## Your objective:
Using the data below, output the first line and every line after it up to and including the line containing "setup reg to", exactly as written and with nothing added.

[Stored data entries]
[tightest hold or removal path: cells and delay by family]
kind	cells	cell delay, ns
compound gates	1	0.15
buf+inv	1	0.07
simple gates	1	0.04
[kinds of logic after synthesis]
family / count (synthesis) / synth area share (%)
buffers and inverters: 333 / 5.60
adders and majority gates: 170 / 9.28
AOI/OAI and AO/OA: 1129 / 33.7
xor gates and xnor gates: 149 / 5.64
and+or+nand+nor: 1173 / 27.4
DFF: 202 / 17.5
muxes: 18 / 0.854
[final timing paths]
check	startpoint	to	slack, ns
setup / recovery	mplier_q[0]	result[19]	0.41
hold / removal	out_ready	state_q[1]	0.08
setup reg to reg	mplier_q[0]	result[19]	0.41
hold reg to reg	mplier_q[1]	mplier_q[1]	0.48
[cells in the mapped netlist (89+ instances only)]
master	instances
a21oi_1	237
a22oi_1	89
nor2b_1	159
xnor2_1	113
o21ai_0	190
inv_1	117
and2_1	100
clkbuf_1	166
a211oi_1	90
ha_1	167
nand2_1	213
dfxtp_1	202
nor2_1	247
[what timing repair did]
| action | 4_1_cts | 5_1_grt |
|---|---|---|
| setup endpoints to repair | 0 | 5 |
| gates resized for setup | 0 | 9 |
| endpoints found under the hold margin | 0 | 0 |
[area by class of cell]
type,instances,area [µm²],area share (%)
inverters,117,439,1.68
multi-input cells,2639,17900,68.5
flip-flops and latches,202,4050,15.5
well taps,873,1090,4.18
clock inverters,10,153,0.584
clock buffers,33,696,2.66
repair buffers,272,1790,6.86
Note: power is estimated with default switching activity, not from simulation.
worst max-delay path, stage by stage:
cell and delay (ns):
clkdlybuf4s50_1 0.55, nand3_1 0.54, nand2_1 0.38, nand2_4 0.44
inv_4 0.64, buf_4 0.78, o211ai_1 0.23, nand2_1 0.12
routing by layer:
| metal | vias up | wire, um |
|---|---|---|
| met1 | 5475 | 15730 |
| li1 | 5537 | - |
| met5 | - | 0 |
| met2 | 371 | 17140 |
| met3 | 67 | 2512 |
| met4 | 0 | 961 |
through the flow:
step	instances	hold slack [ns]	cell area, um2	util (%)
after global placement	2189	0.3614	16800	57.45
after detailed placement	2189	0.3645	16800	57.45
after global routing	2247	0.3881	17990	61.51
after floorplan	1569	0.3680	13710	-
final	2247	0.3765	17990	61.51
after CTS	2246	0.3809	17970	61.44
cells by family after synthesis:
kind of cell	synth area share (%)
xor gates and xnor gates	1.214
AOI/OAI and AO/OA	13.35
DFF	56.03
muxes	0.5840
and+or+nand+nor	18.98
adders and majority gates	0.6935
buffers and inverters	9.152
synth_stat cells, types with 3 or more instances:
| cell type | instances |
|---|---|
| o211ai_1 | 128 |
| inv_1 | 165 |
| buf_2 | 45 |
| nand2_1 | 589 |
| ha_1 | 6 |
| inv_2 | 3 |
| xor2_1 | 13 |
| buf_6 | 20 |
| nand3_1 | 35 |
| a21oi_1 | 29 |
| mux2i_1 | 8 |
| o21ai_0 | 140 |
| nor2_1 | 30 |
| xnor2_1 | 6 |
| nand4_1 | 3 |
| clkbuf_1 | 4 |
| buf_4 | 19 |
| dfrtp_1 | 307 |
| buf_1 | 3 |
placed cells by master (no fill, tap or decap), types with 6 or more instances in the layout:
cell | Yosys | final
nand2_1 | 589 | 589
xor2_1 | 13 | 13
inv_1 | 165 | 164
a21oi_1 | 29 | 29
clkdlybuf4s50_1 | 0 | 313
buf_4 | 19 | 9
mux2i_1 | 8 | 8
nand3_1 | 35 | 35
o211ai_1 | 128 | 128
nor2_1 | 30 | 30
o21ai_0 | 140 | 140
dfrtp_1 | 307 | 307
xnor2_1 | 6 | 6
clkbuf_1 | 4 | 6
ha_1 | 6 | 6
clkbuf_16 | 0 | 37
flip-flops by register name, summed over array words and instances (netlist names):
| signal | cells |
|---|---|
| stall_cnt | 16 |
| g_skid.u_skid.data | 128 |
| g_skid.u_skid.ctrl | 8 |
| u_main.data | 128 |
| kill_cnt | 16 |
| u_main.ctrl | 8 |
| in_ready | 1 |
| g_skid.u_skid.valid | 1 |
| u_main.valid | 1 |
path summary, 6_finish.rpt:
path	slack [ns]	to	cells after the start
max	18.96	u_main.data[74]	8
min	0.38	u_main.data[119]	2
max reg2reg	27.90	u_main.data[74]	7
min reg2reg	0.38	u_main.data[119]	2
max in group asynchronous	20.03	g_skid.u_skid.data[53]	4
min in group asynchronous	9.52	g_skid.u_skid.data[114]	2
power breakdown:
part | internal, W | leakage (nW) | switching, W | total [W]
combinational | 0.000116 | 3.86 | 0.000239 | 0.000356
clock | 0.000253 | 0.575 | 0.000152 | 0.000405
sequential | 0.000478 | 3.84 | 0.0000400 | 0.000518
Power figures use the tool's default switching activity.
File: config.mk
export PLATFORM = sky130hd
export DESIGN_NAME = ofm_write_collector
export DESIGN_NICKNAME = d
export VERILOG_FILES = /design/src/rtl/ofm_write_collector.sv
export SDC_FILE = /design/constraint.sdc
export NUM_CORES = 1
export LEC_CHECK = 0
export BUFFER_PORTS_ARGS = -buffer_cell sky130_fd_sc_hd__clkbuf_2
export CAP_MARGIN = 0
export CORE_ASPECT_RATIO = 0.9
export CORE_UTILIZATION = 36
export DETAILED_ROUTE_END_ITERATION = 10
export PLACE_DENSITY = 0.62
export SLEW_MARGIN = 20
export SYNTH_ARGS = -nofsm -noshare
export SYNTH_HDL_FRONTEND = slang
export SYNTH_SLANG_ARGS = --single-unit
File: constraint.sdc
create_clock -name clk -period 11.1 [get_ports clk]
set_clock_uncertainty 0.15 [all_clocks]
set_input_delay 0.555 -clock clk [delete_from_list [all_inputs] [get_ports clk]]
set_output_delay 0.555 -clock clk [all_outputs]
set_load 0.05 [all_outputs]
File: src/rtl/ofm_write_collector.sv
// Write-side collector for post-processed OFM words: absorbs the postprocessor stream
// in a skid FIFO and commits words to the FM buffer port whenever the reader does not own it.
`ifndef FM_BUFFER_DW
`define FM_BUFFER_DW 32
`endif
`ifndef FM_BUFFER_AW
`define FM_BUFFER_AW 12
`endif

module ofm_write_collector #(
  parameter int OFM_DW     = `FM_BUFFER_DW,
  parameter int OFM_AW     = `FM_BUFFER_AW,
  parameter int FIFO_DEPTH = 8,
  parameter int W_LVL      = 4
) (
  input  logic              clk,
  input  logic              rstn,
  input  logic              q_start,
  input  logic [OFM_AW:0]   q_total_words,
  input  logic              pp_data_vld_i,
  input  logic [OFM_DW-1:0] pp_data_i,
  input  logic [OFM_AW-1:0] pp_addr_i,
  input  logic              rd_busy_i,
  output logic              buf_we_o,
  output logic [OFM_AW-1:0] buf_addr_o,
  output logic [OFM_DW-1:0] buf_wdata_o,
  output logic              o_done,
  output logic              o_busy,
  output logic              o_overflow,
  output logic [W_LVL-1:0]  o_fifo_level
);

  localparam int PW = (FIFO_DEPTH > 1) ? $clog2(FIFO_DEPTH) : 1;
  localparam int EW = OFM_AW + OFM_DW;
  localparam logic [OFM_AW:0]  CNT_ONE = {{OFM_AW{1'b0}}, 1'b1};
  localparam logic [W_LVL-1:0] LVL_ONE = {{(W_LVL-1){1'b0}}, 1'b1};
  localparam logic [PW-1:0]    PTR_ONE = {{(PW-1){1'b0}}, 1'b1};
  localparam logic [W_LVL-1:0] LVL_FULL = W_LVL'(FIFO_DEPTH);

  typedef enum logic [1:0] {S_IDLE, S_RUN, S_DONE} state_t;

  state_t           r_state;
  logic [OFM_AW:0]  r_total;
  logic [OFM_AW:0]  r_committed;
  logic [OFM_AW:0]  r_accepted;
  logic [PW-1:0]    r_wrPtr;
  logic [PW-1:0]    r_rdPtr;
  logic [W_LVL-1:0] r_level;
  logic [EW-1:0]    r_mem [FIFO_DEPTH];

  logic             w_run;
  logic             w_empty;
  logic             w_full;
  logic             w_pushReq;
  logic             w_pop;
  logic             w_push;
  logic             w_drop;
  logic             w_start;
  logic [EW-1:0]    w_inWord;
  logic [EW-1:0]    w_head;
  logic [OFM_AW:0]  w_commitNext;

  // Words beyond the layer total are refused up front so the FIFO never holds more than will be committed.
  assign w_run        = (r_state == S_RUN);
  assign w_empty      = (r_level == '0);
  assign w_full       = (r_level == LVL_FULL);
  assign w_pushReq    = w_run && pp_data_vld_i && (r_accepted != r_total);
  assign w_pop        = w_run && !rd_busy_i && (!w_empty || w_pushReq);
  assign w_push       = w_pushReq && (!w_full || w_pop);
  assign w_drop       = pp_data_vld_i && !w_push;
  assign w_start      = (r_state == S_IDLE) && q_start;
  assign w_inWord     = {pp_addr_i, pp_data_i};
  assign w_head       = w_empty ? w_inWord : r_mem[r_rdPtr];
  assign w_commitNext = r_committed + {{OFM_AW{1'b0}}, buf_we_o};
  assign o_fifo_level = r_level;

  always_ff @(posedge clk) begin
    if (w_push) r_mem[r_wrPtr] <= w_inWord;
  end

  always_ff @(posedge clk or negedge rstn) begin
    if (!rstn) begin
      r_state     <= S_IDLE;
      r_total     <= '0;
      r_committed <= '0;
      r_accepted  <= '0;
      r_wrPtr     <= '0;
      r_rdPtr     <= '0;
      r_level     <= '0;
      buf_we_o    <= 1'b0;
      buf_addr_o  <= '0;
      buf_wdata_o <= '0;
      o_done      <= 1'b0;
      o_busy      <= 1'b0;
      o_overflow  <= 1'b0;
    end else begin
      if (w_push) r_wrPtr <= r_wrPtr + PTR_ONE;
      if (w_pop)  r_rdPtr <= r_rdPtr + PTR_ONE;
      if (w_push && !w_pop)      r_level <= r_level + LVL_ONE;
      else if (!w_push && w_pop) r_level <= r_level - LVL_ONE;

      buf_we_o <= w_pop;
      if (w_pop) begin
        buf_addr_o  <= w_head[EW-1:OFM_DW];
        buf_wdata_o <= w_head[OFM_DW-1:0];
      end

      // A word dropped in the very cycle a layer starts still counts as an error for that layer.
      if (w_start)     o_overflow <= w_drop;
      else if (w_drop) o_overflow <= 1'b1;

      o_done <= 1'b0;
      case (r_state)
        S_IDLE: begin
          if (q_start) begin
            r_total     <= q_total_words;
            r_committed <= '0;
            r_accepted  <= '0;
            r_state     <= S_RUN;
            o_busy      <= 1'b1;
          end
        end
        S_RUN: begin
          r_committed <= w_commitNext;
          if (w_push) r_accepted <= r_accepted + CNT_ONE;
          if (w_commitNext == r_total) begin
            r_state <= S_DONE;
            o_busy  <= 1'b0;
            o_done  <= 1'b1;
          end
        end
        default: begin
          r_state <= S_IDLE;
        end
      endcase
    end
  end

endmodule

## Exercise answer:
[tightest hold or removal path: cells and delay by family]
kind	cells	cell delay, ns
compound gates	1	0.15
buf+inv	1	0.07
simple gates	1	0.04
[kinds of logic after synthesis]
family / count (synthesis) / synth area share (%)
buffers and inverters: 333 / 5.60
adders and majority gates: 170 / 9.28
AOI/OAI and AO/OA: 1129 / 33.7
xor gates and xnor gates: 149 / 5.64
and+or+nand+nor: 1173 / 27.4
DFF: 202 / 17.5
muxes: 18 / 0.854
[final timing paths]
check	startpoint	to	slack, ns
setup / recovery	mplier_q[0]	result[19]	0.41
hold / removal	out_ready	state_q[1]	0.08
setup reg to reg	mplier_q[0]	result[19]	0.41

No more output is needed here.